In this article, we proposed a method to estimate the parameters of interest in the AFT model by combining the quantile information with censored least-squares normal equations in the estimating equations. The proposed method is based on the EL and GMM methods, and estimators obtained both have smaller standard error and standard deviation than other estimators such as Koul et al.  and LS estimators, which are illustrated in the simulation studies. And their asymptotic properties were studied under some regular conditions. However, there are some problems which need further study. For example, both of the referees ask whether some practical guideline can be used to choose the bandwidth in the kernel smoothing procedure. There is not a standard method by now as we know, especially for the right censored data. In this paper, the bandwidth is chosen according to the thumb rule, and set \(b=c\times \sigma \{\frac{\varDelta }{\widehat{K}(X)}(X-Z^{\tau }\beta )\}n^{-1/3}\), where \(\sigma \{X\}\) is the standard variance of X. Actually, different c in a large range of possible choices affect little for the results, which can be seen from Tables 1 and 2 of the paper. Besides, the choice of the optimal bandwidth may vary for different datasets, which is a difficult but interesting question, and deserves further study.

7 Appendix

In this section, we will present the proofs of Theorems 13. First, we need some assumptions and symbols. Let \(\Vert \cdot \Vert \) denote Euclidean norm, \(a^{\otimes 2}=aa^{\tau }\), and \(O_p(\cdot )\) denote bound in probability.
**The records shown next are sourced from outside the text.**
**config.mk**
```make
export PLATFORM = sky130hd
export DESIGN_NAME = dgt_timers
export DESIGN_NICKNAME = d
export VERILOG_FILES = /design/src/rtl/dgt_pkg.sv /design/src/rtl/dgt_timers.sv
export SDC_FILE = /design/constraint.sdc
export NUM_CORES = 1
export LEC_CHECK = 0
export ABC_AREA = 1
export BUFFER_PORTS_ARGS = -buffer_cell sky130_fd_sc_hd__buf_4
export CAP_MARGIN = 5
export CELL_PAD_IN_SITES_DETAIL_PLACEMENT = 1
export CELL_PAD_IN_SITES_GLOBAL_PLACEMENT = 1
export CORE_ASPECT_RATIO = 0.75
export CORE_MARGIN = 2
export CORE_UTILIZATION = 30
export DETAILED_ROUTE_END_ITERATION = 12
export PLACE_DENSITY_LB_ADDON = 0.1
export SYNTH_ARGS = -nofsm -noshare
export SYNTH_HDL_FRONTEND = slang
export SYNTH_SLANG_ARGS = --single-unit
```
**constraint.sdc**
```tcl
create_clock -name ref_clk -period 2.9 [get_ports ref_clk]
set_input_delay 0.58 -clock ref_clk [delete_from_list [all_inputs] [get_ports ref_clk]]
set_output_delay 0.58 -clock ref_clk [all_outputs]
set_load 0.01 [all_outputs]
```
**src/rtl/dgt_pkg.sv**
```systemverilog
/*
 * dgt_pkg: register map, field layout, reset values and bus carrier for
 * the dual general timer block.
 * Assumes one 100 MHz core clock and a plain strobe register port.
 */
package dgt_pkg;
   // register byte offsets on the 8-bit register address
   localparam logic [7:0] DGT_T0_RELOAD_OFF = 8'h00;
   localparam logic [7:0] DGT_T0_COUNT_OFF = 8'h04;
   localparam logic [7:0] DGT_T0_CTRL_OFF = 8'h08;
   localparam logic [7:0] DGT_T0_CLR_OFF = 8'h0C;
   localparam logic [7:0] DGT_T1_RELOAD_OFF = 8'h20;
   localparam logic [7:0] DGT_T1_COUNT_OFF = 8'h24;
   localparam logic [7:0] DGT_T1_CTRL_OFF = 8'h28;
   localparam logic [7:0] DGT_T1_CLR_OFF = 8'h2C;
   localparam logic [7:0] DGT_T1_SNAP_OFF = 8'h30;

   // control field positions, shared by both timers where they coincide
   localparam int DGT_EN_BIT = 7;
   localparam int DGT_PERIODIC_BIT = 6;
   localparam int DGT_T0_PRE_LSB = 2;
   localparam int DGT_T1_UP_BIT = 8;
   localparam int DGT_T1_FMT_LSB = 4;
   localparam int DGT_T1_PRE_LSB = 0;
   localparam int DGT_T1_SRC_LSB = 9;
   localparam int DGT_T1_EVT_LSB = 12;
   localparam int DGT_T1_CAP_BIT = 17;
   localparam int DGT_EVT_OFFSET = 2;

   // writable bits of each control word; reserved bits read zero
   localparam logic [31:0] DGT_T0_CTRL_MASK = 32'h0000_00CC;
   localparam logic [31:0] DGT_T1_CTRL_MASK = 32'h0003_FFFF;
   localparam logic [31:0] DGT_CTRL_RESET = 32'h0000_0000;
   localparam logic [15:0] DGT_T0_MAX = 16'hFFFF;
   localparam logic [31:0] DGT_T1_MAX = 32'hFFFF_FFFF;

   // prescale codes
   localparam logic [1:0] DGT_T0_DIV16 = 2'h1;
   localparam logic [1:0] DGT_T0_DIV256 = 2'h2;
   localparam logic [3:0] DGT_T1_DIV16 = 4'h4;
   localparam logic [3:0] DGT_T1_DIV256 = 4'h8;
   localparam logic [3:0] DGT_T1_DIV32768 = 4'hF;

   // time format limits, one byte per field
   localparam logic [7:0] DGT_HUND_MAX = 8'h63;
   localparam logic [7:0] DGT_SEC_MAX = 8'h3B;
   localparam logic [7:0] DGT_HR23_MAX = 8'h17;
   localparam logic [7:0] DGT_HR255_MAX = 8'hFF;

   typedef enum logic [1:0] {DGT_FMT_BIN, DGT_FMT_RSVD, DGT_FMT_HR23, DGT_FMT_HR255} dgt_fmt_t;
   typedef enum logic [2:0] {DGT_SRC_CORE, DGT_SRC_OSC, DGT_SRC_EXT_A, DGT_SRC_EXT_B,
                             DGT_SRC_NONE4, DGT_SRC_NONE5, DGT_SRC_NONE6,
                             DGT_SRC_NONE7} dgt_src_t;

   // one register port request
   typedef struct packed {
      logic [7:0] addr;
      logic [31:0] wdata;
      logic wr;
      logic rd;
   } dgt_bus_t;
endpackage

```
**src/rtl/dgt_timers.sv**
```systemverilog
/*
 * dgt_timers: a 16-bit down-counting tick timer and a 32-bit up/down
 * capture timer with binary or h:m:s:hundredths format.
 * Assumes ref_clk at 100 MHz, a master that never waits, interrupt sources
 * on the same clock, and asynchronous oscillator and count pins.
 */
// Added by the designer: strobed register access and the address map.
// Contract
// - free-running restarts at max or min
// - periodic restarts from reload register
// - count readable without disturbing counting
// - control write with enable starts timer
// - interrupt at zero or full scale
// - any write to clear drops interrupt; a terminal count in the same cycle keeps it set instead
// - rtos_tick_counter 16-bit down, core clock prescaled
// - rtos_tick_counter reload/count 16 bits, count read-only
// - rtos_tick_counter bit7 enable, bit6 periodic, reset zero
// - rtos_tick_counter prescale 1,16,256; code 11 as 00
// - general_capture_counter 32-bit up/down, selectable prescaled source
// - general_capture_counter source select bits 11-9
// - general_capture_counter bit8 up, down by default
// - general_capture_counter bit7 enable, bit6 periodic
// - general_capture_counter format binary or time
// - general_capture_counter prescale 1,16,256,32768
// - general_capture_counter bit17 enables capture
// - event select offset by two
// - first assertion of event captures count
// - general_capture_counter registers 32 bits, read-only ones
// - general_capture_counter drives conversion start trigger
`timescale 1ns/1ps
module dgt_timers (
   input wire logic ref_clk,
   input wire logic arst_n,
   input wire dgt_pkg::dgt_bus_t bus,
   output logic [31:0] bus_rdata,
   input wire logic osc_32k,
   input wire logic ext_count_input_a,
   input wire logic ext_count_input_b,
   input wire logic [31:0] irq_sources,
   output logic t0_irq,
   output logic t1_irq,
   output logic adc_trigger
);
   import dgt_pkg::*;

   // one h:m:s:hundredths step, each field held in its own byte
   function automatic logic [31:0] tm_step(input logic [31:0] v, input logic up,
                                           input logic [7:0] hmax);
      logic [7:0] h;
      logic [7:0] m;
      logic [7:0] s;
      logic [7:0] c;
      logic carry;
      h = v[31:24];
      m = v[23:16];
      s = v[15:8];
      c = v[7:0];
      if (up) begin
         carry = (c >= DGT_HUND_MAX);
         c = carry ? 8'h00 : c + 8'h01;
         if (carry) begin
            carry = (s >= DGT_SEC_MAX);
            s = carry ? 8'h00 : s + 8'h01;
         end
         if (carry) begin
            carry = (m >= DGT_SEC_MAX);
            m = carry ? 8'h00 : m + 8'h01;
         end
         if (carry) begin
            h = (h >= hmax) ? 8'h00 : h + 8'h01;
         end
      end else begin
         carry = (c == 8'h00);
         c = carry ? DGT_HUND_MAX : c - 8'h01;
         if (carry) begin
            carry = (s == 8'h00);
            s = carry ? DGT_SEC_MAX : s - 8'h01;
         end
         if (carry) begin
            carry = (m == 8'h00);
            m = carry ? DGT_SEC_MAX : m - 8'h01;
         end
         if (carry) begin
            h = (h == 8'h00) ? hmax : h - 8'h01;
         end
      end
      return {h, m, s, c};
   endfunction

   // full scale of general_capture_counter for a given control word
   function automatic logic [31:0] t1_full(input logic [31:0] ctrl);
      logic [1:0] f;
      f = ctrl[DGT_T1_FMT_LSB +: 2];
      case (f)
         DGT_FMT_HR23: return {DGT_HR23_MAX, DGT_SEC_MAX, DGT_SEC_MAX, DGT_HUND_MAX};
         DGT_FMT_HR255: return {DGT_HR255_MAX, DGT_SEC_MAX, DGT_SEC_MAX, DGT_HUND_MAX};
         default: return DGT_T1_MAX; // binary, reserved code treated as binary
      endcase
   endfunction

   // value general_capture_counter starts or restarts from
   function automatic logic [31:0] t1_begin(input logic [31:0] ctrl, input logic [31:0] rl);
      if (ctrl[DGT_PERIODIC_BIT]) begin
         return rl;
      end
      return ctrl[DGT_T1_UP_BIT] ? 32'h0000_0000 : t1_full(ctrl);
   endfunction

   logic [15:0] t0_reload_value;
   logic [15:0] t0_current_count;
   logic [31:0] t0_control;
   logic [7:0] t0_pre;
   logic [31:0] t1_reload_value;
   logic [31:0] t1_current_count;
   logic [31:0] t1_control;
   logic [31:0] t1_event_snapshot;
   logic [14:0] t1_pre;
   logic [2:0] pin_s1;
   logic [2:0] pin_s2;
   logic [2:0] pin_s3;
   logic evt_prev;
   logic [31:0] next_rdata;

   // register port decode
   wire wr_t0_reload = bus.wr && (bus.addr == DGT_T0_RELOAD_OFF);
   wire wr_t0_ctrl = bus.wr && (bus.addr == DGT_T0_CTRL_OFF);
   wire wr_t0_clr = bus.wr && (bus.addr == DGT_T0_CLR_OFF);
   wire wr_t1_reload = bus.wr && (bus.addr == DGT_T1_RELOAD_OFF);
   wire wr_t1_ctrl = bus.wr && (bus.addr == DGT_T1_CTRL_OFF);
   wire wr_t1_clr = bus.wr && (bus.addr == DGT_T1_CLR_OFF);
   wire [31:0] t0_ctrl_in = bus.wdata & DGT_T0_CTRL_MASK;
   wire [31:0] t1_ctrl_in = bus.wdata & DGT_T1_CTRL_MASK;

   // pin synchronisers; stage three only feeds the edge detect
   wire [2:0] pin_raw = {ext_count_input_b, ext_count_input_a, osc_32k};
   wire [2:0] pin_rise = pin_s2 & ~pin_s3;
   genvar gi;
   generate
      for (gi = 0; gi < 3; gi++) begin : g_sync
         always_ff @(posedge ref_clk or negedge arst_n) begin
            if (!arst_n) begin
               pin_s1[gi] <= 1'b0;
               pin_s2[gi] <= 1'b0;
               pin_s3[gi] <= 1'b0;
            end else begin
               pin_s1[gi] <= pin_raw[gi];
               pin_s2[gi] <= pin_s1[gi];
               pin_s3[gi] <= pin_s2[gi];
            end
         end
      end
   endgenerate

   // rtos_tick_counter prescaler; code 11 falls back to divide by one
   wire t0_en = t0_control[DGT_EN_BIT];
   wire [1:0] t0_pcode = t0_control[DGT_T0_PRE_LSB +: 2];
   wire [7:0] t0_pmask = (t0_pcode == DGT_T0_DIV16) ? 8'h0F :
                         (t0_pcode == DGT_T0_DIV256) ? 8'hFF : 8'h00;
   wire t0_tick = t0_en && ((t0_pre & t0_pmask) == t0_pmask);
   wire [15:0] t0_start = t0_control[DGT_PERIODIC_BIT] ? t0_reload_value : DGT_T0_MAX;
   // terminal count restarts, otherwise one step down
   wire [15:0] next_t0_count = (t0_current_count == 16'h0000) ? t0_start :
                               t0_current_count - 16'h0001;
   // a control write loads or holds instead of stepping, so it never counts as a hit
   wire t0_hit = t0_tick && !wr_t0_ctrl && (next_t0_count == 16'h0000);

   // general_capture_counter source select and prescaler
   wire t1_en = t1_control[DGT_EN_BIT];
   wire t1_up = t1_control[DGT_T1_UP_BIT];
   wire [2:0] t1_src = t1_control[DGT_T1_SRC_LSB +: 3];
   wire [3:0] t1_pcode = t1_control[DGT_T1_PRE_LSB +: 4];
   wire src_pulse = (t1_src == DGT_SRC_CORE) ? 1'b1 :
                    (t1_src == DGT_SRC_OSC) ? pin_rise[0] :
                    (t1_src == DGT_SRC_EXT_A) ? pin_rise[1] :
                    (t1_src == DGT_SRC_EXT_B) ? pin_rise[2] : 1'b0;
   // undefined prescale codes act as divide by one
   wire [14:0] t1_pmask = (t1_pcode == DGT_T1_DIV16) ? 15'h000F :
                          (t1_pcode == DGT_T1_DIV256) ? 15'h00FF :
                          (t1_pcode == DGT_T1_DIV32768) ? 15'h7FFF : 15'h0000;
   wire t1_src_en = t1_en && src_pulse;
   wire t1_tick = t1_src_en && ((t1_pre & t1_pmask) == t1_pmask);
   wire [1:0] t1_fmt = t1_control[DGT_T1_FMT_LSB +: 2];
   wire t1_timefmt = t1_fmt[1];
   wire [31:0] t1_fs = t1_full(t1_control);
   wire [31:0] t1_term = t1_up ? t1_fs : 32'h0000_0000;
   wire [31:0] t1_stepped = t1_timefmt ?
                            tm_step(t1_current_count, t1_up, t1_fs[31:24]) :
                            (t1_up ? t1_current_count + 32'h1 :
                             t1_current_count - 32'h1);
   wire [31:0] next_t1_count = (t1_current_count == t1_term) ?
                               t1_begin(t1_control, t1_reload_value) : t1_stepped;
   wire t1_hit = t1_tick && !wr_t1_ctrl && (next_t1_count == t1_term);

   // capture event; selected index sits two above the field
   wire [5:0] evt_idx = {1'b0, t1_control[DGT_T1_EVT_LSB +: 5]} + 6'(DGT_EVT_OFFSET);
   wire evt_level = (evt_idx < 6'h20) ? irq_sources[evt_idx[4:0]] : 1'b0;
   wire cap_fire = t1_control[DGT_T1_CAP_BIT] && evt_level && !evt_prev;

   // control and reload registers; reserved bits are never stored
   always_ff @(posedge ref_clk or negedge arst_n) begin
      if (!arst_n) begin
         t0_control <= DGT_CTRL_RESET;
         t1_control <= DGT_CTRL_RESET;
         t0_reload_value <= 16'h0000;
         t1_reload_value <= 32'h0000_0000;
      end else begin
         if (wr_t0_ctrl) t0_control <= t0_ctrl_in;
         if (wr_t1_ctrl) t1_control <= t1_ctrl_in;
         if (wr_t0_reload) t0_reload_value <= bus.wdata[15:0];
         if (wr_t1_reload) t1_reload_value <= bus.wdata;
      end
   end

   // rtos_tick_counter counter; a control write with enable set (re)starts it
   always_ff @(posedge ref_clk or negedge arst_n) begin
      if (!arst_n) begin
         t0_current_count <= 16'h0000;
         t0_pre <= 8'h00;
      end else if (wr_t0_ctrl) begin
         t0_pre <= 8'h00;
         if (t0_ctrl_in[DGT_EN_BIT]) begin
            t0_current_count <= t0_ctrl_in[DGT_PERIODIC_BIT] ? t0_reload_value : DGT_T0_MAX;
         end
      end else if (t0_en) begin
         t0_pre <= t0_pre + 8'h01;
         if (t0_tick) t0_current_count <= next_t0_count;
      end
   end

   // general_capture_counter counter; prescaler only advances on source pulses
   always_ff @(posedge ref_clk or negedge arst_n) begin
      if (!arst_n) begin
         t1_current_count <= 32'h0000_0000;
         t1_pre <= 15'h0000;
      end else if (wr_t1_ctrl) begin
         t1_pre <= 15'h0000;
         if (t1_ctrl_in[DGT_EN_BIT]) begin
            t1_current_count <= t1_begin(t1_ctrl_in, t1_reload_value);
         end
      end else if (t1_src_en) begin
         t1_pre <= t1_pre + 15'h0001;
         if (t1_tick) t1_current_count <= next_t1_count;
      end
   end

   // pending flags; a terminal count in the clear cycle still sets
   always_ff @(posedge ref_clk or negedge arst_n) begin
      if (!arst_n) begin
         t0_irq <= 1'b0;
         t1_irq <= 1'b0;
         adc_trigger <= 1'b0;
      end else begin
         t0_irq <= t0_hit || (t0_irq && !wr_t0_clr);
         t1_irq <= t1_hit || (t1_irq && !wr_t1_clr);
         adc_trigger <= t1_hit;
      end
   end

   // capture on the first cycle of the selected source; level held ignored
   always_ff @(posedge ref_clk or negedge arst_n) begin
      if (!arst_n) begin
         evt_prev <= 1'b0;
         t1_event_snapshot <= 32'h0000_0000;
      end else begin
         evt_prev <= evt_level;
         if (cap_fire) t1_event_snapshot <= t1_current_count;
      end
   end

   // read mux: pure selection, so reads never touch counter state
   always_comb begin
      case (bus.addr)
         DGT_T0_RELOAD_OFF: next_rdata = {16'h0000, t0_reload_value};
         DGT_T0_COUNT_OFF: next_rdata = {16'h0000, t0_current_count};
         DGT_T0_CTRL_OFF: next_rdata = t0_control;
         DGT_T1_RELOAD_OFF: next_rdata = t1_reload_value;
         DGT_T1_COUNT_OFF: next_rdata = t1_current_count;
         DGT_T1_CTRL_OFF: next_rdata = t1_control;
         DGT_T1_SNAP_OFF: next_rdata = t1_event_snapshot;
         default: next_rdata = 32'h0000_0000; // clear registers and holes read zero
      endcase
   end

   // read data stands only in the cycle after the strobe
   always_ff @(posedge ref_clk or negedge arst_n) begin
      if (!arst_n) begin
         bus_rdata <= 32'h0000_0000;
      end else begin
         bus_rdata <= bus.rd ? next_rdata : 32'h0000_0000;
      end
   end

   // checks kept beside the logic they guard
   a_t0_clear_irq: assert property (@(posedge ref_clk) disable iff (!arst_n)
      wr_t0_clr && !t0_hit |=> !t0_irq)
      else $error("rtos_tick_counter interrupt not cleared by write");

   a_t0_hit_irq: assert property (@(posedge ref_clk) disable iff (!arst_n)
      t0_tick && !wr_t0_ctrl && (t0_current_count == 16'h0001) |=> t0_irq && (t0_current_count == 16'h0000))
      else $error("rtos_tick_counter reached zero without interrupt");

   a_t0_periodic_reload: assert property (@(posedge ref_clk) disable iff (!arst_n)
      t0_tick && !wr_t0_ctrl && t0_control[DGT_PERIODIC_BIT] && !wr_t0_reload &&
      (t0_current_count == 16'h0000) |=> t0_current_count == $past(t0_reload_value))
      else $error("rtos_tick_counter periodic reload wrong");

   a_t0_free_wrap: assert property (@(posedge ref_clk) disable iff (!arst_n)
      t0_tick && !wr_t0_ctrl && !t0_control[DGT_PERIODIC_BIT] &&
      (t0_current_count == 16'h0000) |=> t0_current_count == 16'hFFFF)
      else $error("rtos_tick_counter free-running wrap wrong");

   a_t0_prescale_sixteen: assert property (@(posedge ref_clk) disable iff (!arst_n)
      t0_tick && (t0_pcode == DGT_T0_DIV16) |-> t0_pre[3:0] == 4'hF)
      else $error("rtos_tick_counter divide by 16 ticks early");

   a_count_read_back: assert property (@(posedge ref_clk) disable iff (!arst_n)
      bus.rd && (bus.addr == DGT_T1_COUNT_OFF) |=> bus_rdata == $past(t1_current_count))
      else $error("general_capture_counter count read back wrong");

   a_t1_holds_disabled: assert property (@(posedge ref_clk) disable iff (!arst_n)
      !t1_en && !wr_t1_ctrl |=> $stable(t1_current_count))
      else $error("general_capture_counter moved while disabled");

   a_t1_binary_up: assert property (@(posedge ref_clk) disable iff (!arst_n)
      t1_tick && !wr_t1_ctrl && t1_up && !t1_timefmt &&
      (t1_current_count != DGT_T1_MAX) |=> t1_current_count == $past(t1_current_count) + 32'h1)
      else $error("general_capture_counter binary up step wrong");

   a_t1_capture_value: assert property (@(posedge ref_clk) disable iff (!arst_n)
      cap_fire |=> t1_event_snapshot == $past(t1_current_count))
      else $error("general_capture_counter capture missed");

   a_t1_adc_trigger: assert property (@(posedge ref_clk) disable iff (!arst_n)
      t1_hit |=> adc_trigger && t1_irq)
      else $error("conversion trigger missing at terminal count");

   a_t1_adc_single: assert property (@(posedge ref_clk) disable iff (!arst_n)
      !t1_hit |=> !adc_trigger)
      else $error("conversion trigger without terminal count");

   a_t1_clear_irq: assert property (@(posedge ref_clk) disable iff (!arst_n)
      wr_t1_clr && !t1_hit |=> !t1_irq)
      else $error("general_capture_counter interrupt not cleared by write");

   a_t0_holds_disabled: assert property (@(posedge ref_clk) disable iff (!arst_n)
      !t0_en && !wr_t0_ctrl |=> $stable(t0_current_count))
      else $error("rtos_tick_counter moved while disabled");

   a_t0_free_start: assert property (@(posedge ref_clk) disable iff (!arst_n)
      wr_t0_ctrl && bus.wdata[DGT_EN_BIT] && !bus.wdata[DGT_PERIODIC_BIT] |=>
      t0_current_count == DGT_T0_MAX)
      else $error("rtos_tick_counter free start value wrong");

   a_t0_count_read: assert property (@(posedge ref_clk) disable iff (!arst_n)
      bus.rd && (bus.addr == DGT_T0_COUNT_OFF) |=>
      bus_rdata == {16'h0000, $past(t0_current_count)})
      else $error("rtos_tick_counter count read back wrong");

   a_t1_binary_down: assert property (@(posedge ref_clk) disable iff (!arst_n)
      t1_tick && !wr_t1_ctrl && !t1_up && !t1_timefmt && (t1_current_count != 32'h0000_0000)
      |=> t1_current_count == $past(t1_current_count) - 32'h1)
      else $error("general_capture_counter binary down step wrong");

   a_t1_up_wrap: assert property (@(posedge ref_clk) disable iff (!arst_n)
      t1_tick && !wr_t1_ctrl && t1_up && !t1_control[DGT_PERIODIC_BIT] &&
      (t1_current_count == t1_term) |=> t1_current_count == 32'h0000_0000)
      else $error("general_capture_counter free-running up wrap wrong");

   a_t1_periodic_reload: assert property (@(posedge ref_clk) disable iff (!arst_n)
      t1_tick && !wr_t1_ctrl && t1_control[DGT_PERIODIC_BIT] &&
      (t1_current_count == t1_term) |=> t1_current_count == $past(t1_reload_value))
      else $error("general_capture_counter periodic reload wrong");

   a_t1_hund_rollover: assert property (@(posedge ref_clk) disable iff (!arst_n)
      t1_tick && !wr_t1_ctrl && t1_up && t1_timefmt && (t1_current_count != t1_term) &&
      (t1_current_count[7:0] == DGT_HUND_MAX) |=> t1_current_count[7:0] == 8'h00)
      else $error("general_capture_counter hundredths rollover wrong");

   a_t1_prescale_max: assert property (@(posedge ref_clk) disable iff (!arst_n)
      t1_tick && (t1_pcode == DGT_T1_DIV32768) |-> t1_pre == 15'h7FFF)
      else $error("general_capture_counter divide by 32768 ticks early");

   a_t1_src_none: assert property (@(posedge ref_clk) disable iff (!arst_n)
      t1_en && t1_src[2] && !wr_t1_ctrl |=> $stable(t1_current_count))
      else $error("general_capture_counter moved with no source selected");

   a_snap_holds: assert property (@(posedge ref_clk) disable iff (!arst_n)
      !cap_fire |=> $stable(t1_event_snapshot))
      else $error("general_capture_counter snapshot changed without event");
endmodule // dgt_timers

```
==> results of run 1 <==
[state kept, by name, summed over array words and instances, names as in the netlist]
register / cells
adc_trigger: 1
bus_rdata: 32
evt_prev: 1
pin_s1: 3
pin_s2: 3
pin_s3: 3
t0_control: 4
t0_current_count: 16
t0_irq: 1
t0_pre: 8
t0_reload_value: 16
t1_control: 18
t1_current_count: 32
t1_event_snapshot: 32
t1_irq: 1
t1_pre: 15
t1_reload_value: 32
Assume that \(\beta \in \varTheta \), where \(\varTheta \) is a tight space.

Assumptions:

  1. 1.

    The selected bandwidth b satisfies the conditions: \(b\rightarrow 0\), \(nb\rightarrow \infty \) and \(nb^{2r}\rightarrow 0\).

  2. 2.

    L(x) is the r-th kernel distribution function such that \(\int |x|^r\mathrm{d}L(x)<\infty \).

  3. 3.

    \(\tau _s\le \tau _k\), where \(\tau _{s}=\sup \{x:S(x)>0\}\), \(\tau _{k}=\sup \{x:K(x)>0\}\), and

    $$\begin{aligned} \int _0^{\tau _{s}}\frac{\psi (u,z,\beta )^{\otimes 2}}{K(u)}\mathrm{d}F_z(u)<\infty . \end{aligned}$$
  4. 4.

    \(Q(\beta )=E_z\psi (T,Z,\beta )\) is r-th continuously differentiable in the neighborhood of \(\beta _0\), the rank of \(\partial {Q(\beta )}/{\partial {\beta }}\) is identical to the dimension of parameter \(\beta \), \(\parallel \partial {Q(\beta )}/{\partial {\beta }}\parallel \) and \(\parallel \psi (u,z,\beta )\parallel ^3/K^2(u)\) is bounded by some integrable function G(u) in some neighborhood of \(\beta _0\).

  5. 5.

    Matrix \(B(\beta _0)\) is positive definite.

  6. 6.

    \(Q(\beta )\) satisfies the Lipschitz condition in some neighborhood of \(\beta _0\), that is \(\parallel E_z\{\psi (T,Z,\beta )-\psi (T,Z,\beta _0)\}^{\otimes 2}\parallel =O(\parallel \beta -\beta _0\parallel )\) in some neighborhood of \(\beta _0\).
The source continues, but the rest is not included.